Marrekesh, Morroco
One of the most beautiful sounds I had ever heard was a chime that brought silence to an entire city and what followed was the chant of,“Allahu Akbar”as devout followers of the Islamic faith turned to Mecca and began prayer. What preceded was the night sounds of people laughing, joking, and enjoying themselves as we eavesdropped from atop our riad (hotel), gazing into our neighbor's homes as the stars shone overhead.

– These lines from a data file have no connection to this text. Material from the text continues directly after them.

$ cat src/rtl/sentinel_arb_pkg.sv
// rtl/sentinel_arb_pkg.sv - shared types and constants for the sentinel_arb order-entry merger
//
// Purpose: FSM state enum, source-ID width helper and default sizing constants
// shared by sentinel_arb and rr_pick. No ports.
package sentinel_arb_pkg;

  typedef enum logic {
    IDLE = 1'b0,
    BUSY = 1'b1
  } arb_state_e;

  localparam int DEF_N_SRC      = 4;
  localparam int DEF_DATA_W     = 64;
  localparam int DEF_WINDOW_CYC = 1024;
  localparam int DEF_QUOTA_W    = 16;

  // Width of a source index; a single source still needs one bit on the wire.
  function automatic int src_id_w(input int n);
    return (n > 1) ? $clog2(n) : 1;
  endfunction

endpackage

$ cat src/rtl/sentinel_arb_rr_pick.sv
// rtl/sentinel_arb_rr_pick.sv - combinational round-robin priority picker
//
// Purpose: pick the first requester searching upward from last_i+1 (mod N).
// Ports:
//   req_i      in  N     request vector
//   last_i     in  ID_W  index granted last time
//   gnt_oh_o   out N     one-hot pick (all zero when nothing requests)
//   gnt_idx_o  out ID_W  encoded pick
//   any_o      out 1     at least one request present
module rr_pick
  import sentinel_arb_pkg::*;
#(
  parameter int N    = DEF_N_SRC,
  parameter int ID_W = src_id_w(N)
) (
  input  logic [N-1:0]    req_i,
  input  logic [ID_W-1:0] last_i,
  output logic [N-1:0]    gnt_oh_o,
  output logic [ID_W-1:0] gnt_idx_o,
  output logic            any_o
);

  logic [ID_W-1:0] cand;
  logic            found;

  always_comb begin
    gnt_idx_o = '0;
    gnt_oh_o  = '0;
    found     = 1'b0;
    cand      = '0;
    // k runs 1..N so last_i itself is considered last.
    for (int k = 1; k <= N; k++) begin
      cand = ID_W'((int'(last_i) + k) % N);
      if (!found && req_i[cand]) begin
        found     = 1'b1;
        gnt_idx_o = cand;
      end
    end
    if (found) gnt_oh_o[gnt_idx_o] = 1'b1;
    any_o = found;
  end

endmodule

$ cat src/rtl/sentinel_arb.sv
// rtl/sentinel_arb.sv - packet-atomic quota-limited round-robin stream arbiter
//
// Purpose: merge N_SRC order-entry streams into one, one whole packet per grant,
// with a per-source beat quota per WINDOW_CYC-cycle window.
// Ports:
//   aclk, areset              clock, synchronous active-high reset
//   s_axis_tdata/tvalid/tlast  per-source input streams (source i at slice i)
//   s_axis_tready              per-source ready (only the granted source, only in BUSY)
//   m_axis_tdata/tvalid/tlast  merged output, one-entry register stage
//   m_axis_tuser               source ID of the current output beat
//   m_axis_tready              downstream ready
//   cfg_en                     allow new grants
//   cfg_quota                  beats per window per source, 0 = unlimited
//   stat_throttled             source over quota in current window
//   busy                       a packet is granted
module sentinel_arb
  import sentinel_arb_pkg::*;
#(
  parameter int N_SRC      = DEF_N_SRC,
  parameter int DATA_W     = DEF_DATA_W,
  parameter int WINDOW_CYC = DEF_WINDOW_CYC,
  parameter int QUOTA_W    = DEF_QUOTA_W
) (
  input  logic                       aclk,
  input  logic                       areset,
  input  logic [N_SRC*DATA_W-1:0]    s_axis_tdata,
  input  logic [N_SRC-1:0]           s_axis_tvalid,
  input  logic [N_SRC-1:0]           s_axis_tlast,
  output logic [N_SRC-1:0]           s_axis_tready,
  output logic [DATA_W-1:0]          m_axis_tdata,
  output logic [$clog2(N_SRC)-1:0]   m_axis_tuser,
  output logic                       m_axis_tvalid,
  output logic                       m_axis_tlast,
  input  logic                       m_axis_tready,
  input  logic                       cfg_en,
  input  logic [N_SRC*QUOTA_W-1:0]   cfg_quota,
  output logic [N_SRC-1:0]           stat_throttled,
  output logic                       busy
);

  localparam int ID_W  = src_id_w(N_SRC);
  localparam int WIN_W = (WINDOW_CYC > 1) ? $clog2(WINDOW_CYC) : 1;
  localparam logic [WIN_W-1:0] WIN_LAST = WIN_W'(WINDOW_CYC - 1);

  arb_state_e         state_q, state_d;
  logic [ID_W-1:0]    grant_q, grant_d, last_grant_q, last_grant_d;
  logic [N_SRC-1:0]   grant_oh_q, grant_oh_d;
  logic               tvalid_q, tvalid_d, tlast_q, tlast_d;
  logic [DATA_W-1:0]  tdata_q, tdata_d;
  logic [ID_W-1:0]    tuser_q, tuser_d;
  logic [QUOTA_W-1:0] beat_cnt_q [N_SRC];
  logic [QUOTA_W-1:0] beat_cnt_d [N_SRC];
  logic [WIN_W-1:0]   win_cnt_q, win_cnt_d;

  logic [N_SRC-1:0]   throttled, elig, pick_oh;
  logic [ID_W-1:0]    pick_idx;
  logic               pick_any, out_ready, accept, wrap;

  always_comb begin
    throttled = '0;
    for (int i = 0; i < N_SRC; i++) begin
      throttled[i] = (cfg_quota[i*QUOTA_W +: QUOTA_W] != '0) &&
                     (beat_cnt_q[i] >= cfg_quota[i*QUOTA_W +: QUOTA_W]);
    end
  end

  assign elig = s_axis_tvalid & ~throttled & {N_SRC{cfg_en}};

  rr_pick #(.N(N_SRC), .ID_W(ID_W)) u_pick (
    .req_i     (elig),
    .last_i    (last_grant_q),
    .gnt_oh_o  (pick_oh),
    .gnt_idx_o (pick_idx),
    .any_o     (pick_any)
  );

  // Output register can take a beat when empty or draining this cycle.
  assign out_ready = !tvalid_q || m_axis_tready;
  assign accept    = (state_q == BUSY) && out_ready && s_axis_tvalid[grant_q];
  assign wrap      = (win_cnt_q == WIN_LAST);

  // FSM next state
  always_comb begin
    state_d = state_q;
    case (state_q)
      IDLE:    if (pick_any) state_d = BUSY;
      BUSY:    if (accept && s_axis_tlast[grant_q]) state_d = IDLE;
      default: state_d = IDLE;
    endcase
  end

  // FSM outputs
  always_comb begin
    busy          = (state_q == BUSY);
    s_axis_tready = (busy && out_ready) ? grant_oh_q : '0;
  end

  // Grant, output stage and quota/window counters
  always_comb begin
    grant_d      = grant_q;
    grant_oh_d   = grant_oh_q;
    last_grant_d = last_grant_q;
    if (state_q == IDLE && pick_any) begin
      grant_d      = pick_idx;
      grant_oh_d   = pick_oh;
      last_grant_d = pick_idx;
    end

    tvalid_d = tvalid_q;
    tlast_d  = tlast_q;
    tdata_d  = tdata_q;
    tuser_d  = tuser_q;
    if (accept) begin
      tvalid_d = 1'b1;
      tlast_d  = s_axis_tlast[grant_q];
      tdata_d  = s_axis_tdata[grant_q*DATA_W +: DATA_W];
      tuser_d  = grant_q;
    end else if (m_axis_tready) begin
      tvalid_d = 1'b0;
    end

    win_cnt_d = wrap ? '0 : win_cnt_q + 1'b1;
    for (int i = 0; i < N_SRC; i++) begin
      beat_cnt_d[i] = wrap ? '0 : beat_cnt_q[i];
      if (accept && grant_q == ID_W'(i)) begin
        // A beat on the wrap cycle belongs to the new window.
        if (wrap) beat_cnt_d[i] = QUOTA_W'(1);
        else if (beat_cnt_q[i] != '1) beat_cnt_d[i] = beat_cnt_q[i] + 1'b1;
      end
    end
  end

  always_ff @(posedge aclk) begin
    if (areset) begin
      state_q      <= IDLE;
      grant_q      <= '0;
      grant_oh_q   <= '0;
      last_grant_q <= ID_W'(N_SRC - 1);
      tvalid_q     <= 1'b0;
      tlast_q      <= 1'b0;
      tdata_q      <= '0;
      tuser_q      <= '0;
      win_cnt_q    <= '0;
      for (int i = 0; i < N_SRC; i++) beat_cnt_q[i] <= '0;
    end else begin
      state_q      <= state_d;
      grant_q      <= grant_d;
      grant_oh_q   <= grant_oh_d;
      last_grant_q <= last_grant_d;
      tvalid_q     <= tvalid_d;
      tlast_q      <= tlast_d;
      tdata_q      <= tdata_d;
      tuser_q      <= tuser_d;
      win_cnt_q    <= win_cnt_d;
      for (int i = 0; i < N_SRC; i++) beat_cnt_q[i] <= beat_cnt_d[i];
    end
  end

  assign m_axis_tvalid  = tvalid_q;
  assign m_axis_tlast   = tlast_q;
  assign m_axis_tdata   = tdata_q;
  assign m_axis_tuser   = tuser_q;
  assign stat_throttled = throttled;

endmodule
$ cat config.mk
export PLATFORM = sky130hd
export DESIGN_NAME = sentinel_arb
export DESIGN_NICKNAME = d
export VERILOG_FILES = /design/src/rtl/sentinel_arb_pkg.sv /design/src/rtl/sentinel_arb_rr_pick.sv /design/src/rtl/sentinel_arb.sv
export SDC_FILE = /design/constraint.sdc
export NUM_CORES = 1
export LEC_CHECK = 0
export ABC_AREA = 1
export CAP_MARGIN = 20
export CORE_ASPECT_RATIO = 1.2
export CORE_MARGIN = 2
export CORE_UTILIZATION = 40
export CTS_CLUSTER_DIAMETER = 100
export CTS_CLUSTER_SIZE = 10
export DETAILED_ROUTE_END_ITERATION = 8
export PLACE_DENSITY = 0.78
export SLEW_MARGIN = 20
export SYNTH_ARGS = -nofsm -noshare
export SYNTH_HDL_FRONTEND = slang
export SYNTH_HIERARCHICAL = 1
export SYNTH_SLANG_ARGS = --single-unit
export TNS_END_PERCENT = 20
$ cat constraint.sdc
create_clock -name aclk -period 2.7 [get_ports aclk]
set_input_delay 0.54 -clock aclk [delete_from_list [all_inputs] [get_ports aclk]]
set_output_delay 0.54 -clock aclk [all_outputs]
set_load 0.1 [all_outputs]
==> metrics.md <==
| Metric | Value |
|---|---|
| Worst skew pair latency | 0.43 ns |
| FF-to-FF path depth | 18 |
| Clock share of power | 0.191 |
| XOR/XNOR Fraction of Synth Area | 0.00424 |
| Final hold vios | 0 |
| Mapped Cells | 1593 |
| Hold_sp | win_cnt_q[0] |
| Worst slew margin | 0.356 |
| Max Freq | 0.371 GHz |
| Clk slew on worst S/H paths | 0.06 ns |
| Maximum fanout along the worst path | 5 |
| Final Cycle Share | 0.999 |
| RSZ-0062 raised after global routing | true |
| Synth top area cells | dfxtp_1 29%, nand2_1 15%, ha_1 8.4% |
| Layout cells sized above 1 | 0.190 |
| Endpoints failing setup | 0 |
| Sinks on the clock net | 151 |
| Worst Clk Skew | 0.0159 ns |
| Mux contribution to synthesized area | 0 |
| EDFF count, synth | 0 |
| Vias in the first global route | 12300 |
| Synth unique cells | 41 |
| Synth top area share | 0.292 |
| Tmin final | 2.70 ns |
| Core Util, Final | 0.646 |
| Std cell rows | 64 |
| Clock Tree Buf Depth | 2 |
| Dpl hpwl | 31800 um |
| CTS tree | yes |
| Fraction of registers with async set/reset | 0 |
| PD cells | 815 nW/um^2 |
| Worst setup SP type | flop |
| Die width | 151 um |
| CTS Hold Bufs | 0 |
| Fillers | 2209 |
| Flop pwr share | 0.228 |
| Die ar. | 27200 sq um |
| Slew @ Worst Pin | 0.965 ns |
| Final GP Congestion | 0.947 |
| Lkg Pwr | 7.27 nW |
| Largest net degree at the start of global routing | 77 |
| First-pass DRT Iterations | 8 |
| # IOs | 409 |
| Post-synthesis simple-gate area fraction | 0.350 |
| Syn Area/Cell | 6.49 sq um |
| Fin Setup TNS | 0 ns |
| Critical path capture point type | output port |
| Sw power | 7.02 mW |
| Avg Vias per Cell | 5.31 |
| Sw Ratio | 0.524 |
| Sequential area share after synthesis | 0.292 |
| Post-synth top cells | 412 x nand2_1, 172 x nor2_1, 153 x inv_1, 151 x dfxtp_1, 144 x nand3_1 |
| Htree depth | 4 |
| Final WL | 42700 um |
| Int Power | 6.37 mW |
| Most common cell in the netlist | nand2_1 |
| Worst Hold End | win_cnt_q[0] |
| Initial antenna violation count | 13 |
| Area Overhead vs Synth | 59.0% |
| Final antenna-violating net count | 0 |
| FF+latch count, synth | 151 |
| Cell area after placement | 14900 sq um |
| Yosys top cell by area | dfxtp_1 |
| CP arrival | 2.16 ns |
| Synthesized area | 10300 sq um |
| Gr ovfl total | 0 |
| Comb power frac | 0.581 |
| Synth Area in Compound Gates | 0.177 |
| Syn. warnings | 6 |
| I/O Buffers | 408 |
| Reg2reg end | grant_oh_q[3] |
| Worst Setup Path Type | flop to output port |
| Nets | 2405 |
| CTS root buffer | clkbuf_16 |
| MaxCap Viol Count | 0 |
| Total number of vias | 12500 |
| Syn nets | 1994 |
| Final Slew Violations | 0 |
| Tot GR Track Use | 0.301 |
| Initial Utilization | 0.406 |
| DRC Markers | 0 |
| Core ar. | 25500 sq um |
| Synth Flop Type | dfxtp_1 |
| Initial DRC count | 780 |
| Hold depth | 1 |
| Peak supply drop | 0.000867 V |
| Worst EP required | 2.16 ns |
| R2r startpoint | beat_cnt_q[1][11] |
| Die height | 180 um |
| Final Cell Area | 16400 sq um |
| Drt wl/cell | 18.2 um |
| Status | finished clean |
| Inserted Clock Buffers | 17 |
| Worst R2R Setup Slack | 0.08 ns |
| Largest family of logic cells by synthesized area | simple AND/OR/NAND/NOR gates |
| First-pass GRT wire length | 63800 um |
| Class of the worst hold path | flop to flop |
| Adder-Cell Fraction of Synth Area | 0.0835 |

Days were spent walking the medina and people-watching as vendors sold sweets surrounded by flies, under the glow of the desert sun. Motorcycles and quads zipped by and people crisscrossed the road with urgency. While towering above you are palaces where the King, his family, and friends sit separated from citizens by massive, adorned walls with guards standing 20 feet apart from each other, plus more around the entrances. While on the other side of that same street you find men sitting together avoiding their wives, smoking, gambling, and drinking hot tea to cool down until the sun starts to set and they return home.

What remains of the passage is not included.